#### WHAT IS EXPECTED:
Below are records; report the number of lines among them that include the word "control", and nothing further.

(Saved data entries)
**config.mk**
```make
export PLATFORM = sky130hd
export DESIGN_NAME = software_crash_watchdog
export DESIGN_NICKNAME = d
export VERILOG_FILES = /design/src/core/wdog_pkg.sv /design/src/core/software_crash_watchdog.sv
export SDC_FILE = /design/constraint.sdc
export NUM_CORES = 1
export LEC_CHECK = 0
export BUFFER_PORTS_ARGS = -buffer_cell sky130_fd_sc_hd__buf_2
export CORE_ASPECT_RATIO = 1.75
export CORE_MARGIN = 8
export CORE_UTILIZATION = 52
export DETAILED_ROUTE_END_ITERATION = 8
export HOLD_SLACK_MARGIN = 0.05
export PLACE_DENSITY = 0.86
export SLEW_MARGIN = 25
export SYNTH_ARGS = -nofsm -noshare
export SYNTH_HDL_FRONTEND = slang
export SYNTH_SLANG_ARGS = --single-unit
```
**constraint.sdc**
```tcl
create_clock -name i_ref_clk -period 2.4 [get_ports i_ref_clk]
set_input_delay 0.24 -clock i_ref_clk [delete_from_list [all_inputs] [get_ports i_ref_clk]]
set_output_delay 0.24 -clock i_ref_clk [all_outputs]
set_load 0.01 [all_outputs]
```
**src/core/wdog_pkg.sv**
```systemverilog
// constants, carriers and state type of the crash watchdog
package wdog_pkg;
  localparam logic [31:0] WDG_BASE_ADDR = 32'h4070_0000;
  localparam logic [11:0] OFF_RELOAD = 12'h000;
  localparam logic [11:0] OFF_COUNT = 12'h004;
  localparam logic [11:0] OFF_CTRL = 12'h008;
  localparam logic [11:0] OFF_ACK = 12'h00c;
  localparam logic [11:0] OFF_RAW = 12'h010;
  localparam logic [11:0] OFF_MASKED = 12'h014;
  localparam logic [11:0] OFF_PROTECT = 12'hc00;
  localparam logic [31:0] RELOAD_RST = 32'h0fff_ffff;
  localparam logic [31:0] COUNT_RST = 32'h0fff_ffff;
  localparam logic [1:0] CTRL_RST = 2'h0;
  localparam int CTRL_IRQ_EN_BIT = 0;
  localparam int CTRL_RST_EN_BIT = 1;
  localparam logic RAW_RST = 1'b0;
  localparam logic LOCKED_RST = 1'b0;
  localparam logic [31:0] PROTECT_KEY = 32'h1acc_e551;
  localparam int CLK_PERIOD_NS = 50;
  localparam int RST_PULSE_NS = 1000;
  localparam int RST_PULSE_CYC = (RST_PULSE_NS + CLK_PERIOD_NS - 1) / CLK_PERIOD_NS;
  localparam logic [1:0] RESP_OKAY = 2'h0;
  localparam logic [1:0] RESP_DECERR = 2'h3;

  typedef enum logic [2:0] {
    REG_NONE, REG_RELOAD, REG_COUNT, REG_CTRL, REG_ACK, REG_RAW, REG_MASKED, REG_PROTECT
  } reg_sel_t;

  typedef struct packed {
    logic awvalid;
    logic [31:0] awaddr;
    logic wvalid;
    logic [31:0] wdata;
    logic [3:0] wstrb;
    logic bready;
    logic arvalid;
    logic [31:0] araddr;
    logic rready;
  } axil_req_t;

  typedef struct packed {
    logic awready;
    logic wready;
    logic bvalid;
    logic [1:0] bresp;
    logic arready;
    logic rvalid;
    logic [31:0] rdata;
    logic [1:0] rresp;
  } axil_rsp_t;

  typedef struct packed {
    logic sync1;
    logic sync2;
    logic sync3;
    logic [31:0] reload;
    logic [31:0] count;
    logic irq_en;
    logic rst_en;
    logic raw;
    logic locked;
    logic [7:0] rst_cnt;
    logic rst_out;
    logic irq_out;
    logic aw_hold;
    logic [31:0] aw_addr;
    logic w_hold;
    logic [31:0] w_data;
    logic [3:0] w_strb;
    axil_rsp_t bus;
  } wd_state_t;
endpackage

```
**src/core/software_crash_watchdog.sv**
```systemverilog
// crash watchdog: slow-tick down counter, reset on unserved expiry, axi4-lite registers
//
// Chosen here: register access over AXI4-Lite.
`timescale 1ns/1ns
`default_nettype none

// What this block does
// - 32-bit counter decrements per slow tick
// - interrupt period is load value plus one
// - zero while enabled sets interrupt status
// - reload from load register, keep counting
// - second expiry with status set resets system
// - disable stops; enable restarts from load value
// - key write unlocks other register writes
// - other value locks; blocked writes change nothing
// - registers decoded at fixed peripheral base
// - load write restarts count immediately
// - count register reads live count, ignores writes
// - control bit 0 enables interrupts, resets 0
// - control bit 1 enables reset, resets 0
// - acknowledge write clears status, reloads; reads zero
// - load and count reset 0x0fffffff, others zero
// - raw and masked status read-only bit 0
// - protect register reads 1 when locked
module software_crash_watchdog
  import wdog_pkg::*;
(
  input wire logic i_ref_clk,
  input wire logic i_srst,
  input wire logic i_slow_clk,
  input wire axil_req_t i_axi,
  output var axil_rsp_t o_axi,
  output logic o_wdt_irq,
  output logic o_wdt_reset
);

  wd_state_t s;
  wd_state_t next_s;
  logic slow_tick;
  logic expire;
  reg_sel_t wr_sel;
  reg_sel_t rd_sel;
  logic wr_exec;
  logic wr_ok;
  logic [31:0] wr_word;
  logic [31:0] prot_word;

  function automatic reg_sel_t decode(input logic [31:0] addr);
    reg_sel_t sel;
    sel = REG_NONE;
    if (addr[31:12] == WDG_BASE_ADDR[31:12])
    begin
      case (addr[11:0])
        OFF_RELOAD: sel = REG_RELOAD;
        OFF_COUNT: sel = REG_COUNT;
        OFF_CTRL: sel = REG_CTRL;
        OFF_ACK: sel = REG_ACK;
        OFF_RAW: sel = REG_RAW;
        OFF_MASKED: sel = REG_MASKED;
        OFF_PROTECT: sel = REG_PROTECT;
        default: sel = REG_NONE;
      endcase
    end
    return sel;
  endfunction

  function automatic logic [31:0] merge(input logic [31:0] old, input logic [31:0] dat,
                                        input logic [3:0] strb);
    logic [31:0] res;
    res = old;
    for (int i = 0; i < 4; i++)
    begin
      if (strb[i])
      begin
        res[i*8 +: 8] = dat[i*8 +: 8];
      end
    end
    return res;
  endfunction

  // slow clock edge after two-flop synchroniser
  assign slow_tick = s.sync2 & ~s.sync3;
  assign expire = slow_tick & s.irq_en & (s.count == 32'h0);
  assign wr_sel = decode(s.aw_addr);
  assign rd_sel = decode(i_axi.araddr);
  assign wr_exec = s.aw_hold & s.w_hold & ~s.bus.bvalid;
  assign wr_ok = wr_exec & ((wr_sel == REG_PROTECT) | (~s.locked & (wr_sel != REG_NONE)));
  assign wr_word = merge(s.reload, s.w_data, s.w_strb);
  assign prot_word = merge(32'h0, s.w_data, s.w_strb);

  always_comb
  begin
    next_s = s;
    next_s.sync1 = i_slow_clk;
    next_s.sync2 = s.sync1;
    next_s.sync3 = s.sync2;
    if (slow_tick && s.irq_en)
    begin
      if (s.count == 32'h0)
      begin
        next_s.raw = 1'b1;
        next_s.count = s.reload;
      end
      else
      begin
        next_s.count = s.count - 32'h1;
      end
    end
    if (s.rst_cnt != 8'h0)
    begin
      next_s.rst_cnt = s.rst_cnt - 8'h1;
    end
    if (expire && s.raw && s.rst_en)
    begin
      next_s.rst_cnt = RST_PULSE_CYC[7:0];
    end
    // write channel capture
    if (i_axi.awvalid && s.bus.awready)
    begin
      next_s.aw_hold = 1'b1;
      next_s.aw_addr = i_axi.awaddr;
    end
    if (i_axi.wvalid && s.bus.wready)
    begin
      next_s.w_hold = 1'b1;
      next_s.w_data = i_axi.wdata;
      next_s.w_strb = i_axi.wstrb;
    end
    if (s.bus.bvalid && i_axi.bready)
    begin
      next_s.bus.bvalid = 1'b0;
    end
    if (wr_exec)
    begin
      next_s.aw_hold = 1'b0;
      next_s.w_hold = 1'b0;
      next_s.bus.bvalid = 1'b1;
      next_s.bus.bresp = (wr_sel == REG_NONE) ? RESP_DECERR : RESP_OKAY;
    end
    if (wr_ok)
    begin
      case (wr_sel)
        REG_RELOAD:
        begin
          next_s.reload = wr_word;
          next_s.count = wr_word;
        end
        REG_CTRL:
        begin
          next_s.irq_en = (s.w_strb[0]) ? s.w_data[CTRL_IRQ_EN_BIT] : s.irq_en;
          next_s.rst_en = (s.w_strb[0]) ? s.w_data[CTRL_RST_EN_BIT] : s.rst_en;
        end
        REG_ACK:
        begin
          // an expiry in the same cycle wins over the clear
          next_s.raw = expire;
          next_s.count = s.reload;
        end
        REG_PROTECT: next_s.locked = (prot_word != PROTECT_KEY);
        default: next_s.locked = s.locked;
      endcase
    end
    if (!s.irq_en && next_s.irq_en)
    begin
      next_s.count = next_s.reload;
    end
    if (!next_s.rst_en)
    begin
      next_s.rst_cnt = 8'h0;
    end
    next_s.rst_out = (next_s.rst_cnt != 8'h0);
    next_s.irq_out = next_s.raw & next_s.irq_en;
    next_s.bus.awready = ~next_s.aw_hold & ~next_s.bus.bvalid;
    next_s.bus.wready = ~next_s.w_hold & ~next_s.bus.bvalid;
    // read channel
    if (s.bus.rvalid && i_axi.rready)
    begin
      next_s.bus.rvalid = 1'b0;
    end
    if (i_axi.arvalid && s.bus.arready)
    begin
      next_s.bus.rvalid = 1'b1;
      next_s.bus.rresp = (rd_sel == REG_NONE) ? RESP_DECERR : RESP_OKAY;
      case (rd_sel)
        REG_RELOAD: next_s.bus.rdata = s.reload;
        REG_COUNT: next_s.bus.rdata = s.count;
        REG_CTRL: next_s.bus.rdata = {30'h0, s.rst_en, s.irq_en};
        REG_RAW: next_s.bus.rdata = {31'h0, s.raw};
        REG_MASKED: next_s.bus.rdata = {31'h0, s.raw & s.irq_en};
        REG_PROTECT: next_s.bus.rdata = {31'h0, s.locked};
        default: next_s.bus.rdata = 32'h0;
      endcase
    end
    next_s.bus.arready = ~next_s.bus.rvalid;
  end

  always_ff @(posedge i_ref_clk)
  begin
    if (i_srst)
    begin
      s <= '0;
      s.reload <= RELOAD_RST;
      s.count <= COUNT_RST;
      s.irq_en <= CTRL_RST[CTRL_IRQ_EN_BIT];
      s.rst_en <= CTRL_RST[CTRL_RST_EN_BIT];
      s.raw <= RAW_RST;
      s.locked <= LOCKED_RST;
    end
    else
    begin
      s <= next_s;
    end
  end

  assign o_axi = s.bus;
  assign o_wdt_irq = s.irq_out;
  assign o_wdt_reset = s.rst_out;
endmodule
`default_nettype wire

```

#### EXPECTED ANSWER:
2